You may not have heard of GlobalCollect but you probably have used their services. They control web-based payments for many major services across the world. If you’ve ever bought something online it’s likely you’ve used GlobalCollect.
They help clients see how payments are being conducted and improve efficiency as a result, for example by setting the appropriate default currencies for each territory. You might think the default currency would be obvious, but data visualisation has helped clients see unexpected patterns.
Their clients have access to multiple dashboards. Each needs to be updated, maintained and secured. What are the reasons they've succeeded? And what can you learn from them?
1. Follow data visualisation best practice
One of the first things they did, before their pilot even started, was to look at lots of the available literature (eg Stephen Few). They went to leading data journalism websites (eg The New York Times). They discussed their ideas with industry thought-leaders. Out of those projects came dashboard sketches that were used for the first prototypes. Thinking ahead like this saves time later on.
2. Know the business questions that needed to be answered
They consulted with their clients to find out what questions they had answered. Many business intelligence projects fail because developers dive into something without a clear definition of the problem to be solved. With applications that allow rapid changes and multiple iterations, the end user is brought along and engaged in the whole process.
3. Measure the effectiveness of dashboards
Sometimes it’s hard to let go of something you’ve created. GlobalCollect measure the usage of each dashboard and discovered that some were not being used. Despite the time and effort spent developing them, they recognized that these should be removed. This helped de-clutter their workspaces and to focus resources on better used dashboards.

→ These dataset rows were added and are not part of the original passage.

Source: an optimization exercise on an open RTL-to-GDS flow (aim: small area, a short achievable clock period and few clock cycles). Production flows keep margins and buffers that such runs may drop. In this exercise RTL edits were held to simulation tests only and were not proved equivalent to the original. Power and IR drop assume default switching activity.

==> flow/design.v <==
package bra_pkg;
   localparam int MAX_BITS   = 1024;
   localparam int WORD_BITS  = 32;
   localparam int WORD_COUNT = (MAX_BITS + WORD_BITS - 1) / WORD_BITS;
   localparam int WADDR_W    = $clog2(WORD_COUNT);
   localparam int BPOS_W     = $clog2(WORD_BITS);
   localparam int CMD_W      = 3;
   localparam int IDX_W      = 10;
   localparam int CNT_W      = 11;
   typedef enum logic [CMD_W-1:0] {
      CMD_MARK       = 3'd0,
      CMD_CLEAR      = 3'd1,
      CMD_TEST       = 3'd2,
      CMD_FIND_MARK  = 3'd3,
      CMD_FIND_FIRST = 3'd4,
      CMD_FIND_LAST  = 3'd5
   } cmd_type;
   typedef enum logic [2:0] {
      ST_IDLE,
      ST_DECODE,
      ST_BIT_MOD,
      ST_SCAN
   } state_type;
   typedef struct packed {
      logic              hit;
      logic [BPOS_W-1:0] pos;
      logic [CNT_W-1:0]  run_out;
   } eval_type;
endpackage
module bra_ram #(
   parameter int WIDTH = 32,
   parameter int DEPTH = 32
) (
   input  logic                     clock,
   input  logic                     wr_en,
   input  logic [$clog2(DEPTH)-1:0] wr_addr,
   input  logic [WIDTH-1:0]         wr_data,
   input  logic                     rd_en,
   input  logic [$clog2(DEPTH)-1:0] rd_addr,
   output logic [WIDTH-1:0]         rd_data
);
   logic [WIDTH-1:0] mem_ff [DEPTH];
   logic [WIDTH-1:0] rd_data_ff;
   always_ff @(posedge clock) begin
      if (wr_en) begin
         mem_ff[wr_addr] <= wr_data;
      end
      if (rd_en) begin
         rd_data_ff <= mem_ff[rd_addr];
      end
   end
   assign rd_data = rd_data_ff;
endmodule
import bra_pkg::*;
module bra_word_eval
(
   input  logic [bra_pkg::WORD_BITS-1:0] word_bits,
   input  logic [bra_pkg::CNT_W-1:0]     carry_run,
   input  logic [bra_pkg::CNT_W-1:0]     run_len,
   output bra_pkg::eval_type             eval
);
   always_comb begin
      logic [BPOS_W-1:0]    last_pos;
      logic                 any_set;
      logic [CNT_W:0]       run_j;
      logic [CNT_W:0]       run_last;
      logic [WORD_BITS-1:0] hit_vec;
      run_last = '0;
      hit_vec  = '0;
      for (int j = 0; j < WORD_BITS; j++) begin
         any_set  = 1'b0;
         last_pos = '0;
         for (int k = 0; k < WORD_BITS; k++) begin
            if (k <= j && word_bits[k]) begin
               any_set  = 1'b1;
               last_pos = BPOS_W'(k);
            end
         end
         if (any_set) begin
            run_j = (CNT_W+1)'(j) - (CNT_W+1)'(last_pos);
         end else begin
            run_j = {1'b0, carry_run} + (CNT_W+1)'(j + 1);
         end
         hit_vec[j] = run_j >= {1'b0, run_len};
         if (j == WORD_BITS - 1) begin
            run_last = run_j;
         end
      end
      eval.hit     = |hit_vec;
      eval.pos     = '0;
      eval.run_out = run_last[CNT_W-1:0];
      for (int j = WORD_BITS - 1; j >= 0; j--) begin
         if (hit_vec[j]) begin
            eval.pos = BPOS_W'(j);
         end
      end
   end
endmodule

4. Maintenance needs resources
Controlling the design, connections and availability of so many dashboards for so many clients is complex and time consuming. There need to be enough people on hand to manage this work.
5. Continuous improvement
A typical old-fashioned business intelligence project would gather requirements up front and then the developers would disappear for a few months. They’d reappear and deliver "The Dashboard". And that would be it. If it needed changing, that was another project and another few months.
GlobalCollect realized this is not the way to run a business intelligence project. A dashboard should never be seen as a finished product. A good dashboard generates more questions, requiring new dashboards. And once a good dashboard has delivered benefit and change in the business, it needs to evolve at the same pace as business needs. This is built in to their approach – to continually measure usage, seek feedback and improve the dashboards in order to provide the best service.
With those six steps, GlobalCollect have delivered a successful engagement suite of analytical dashboards which are a large success in their organisation.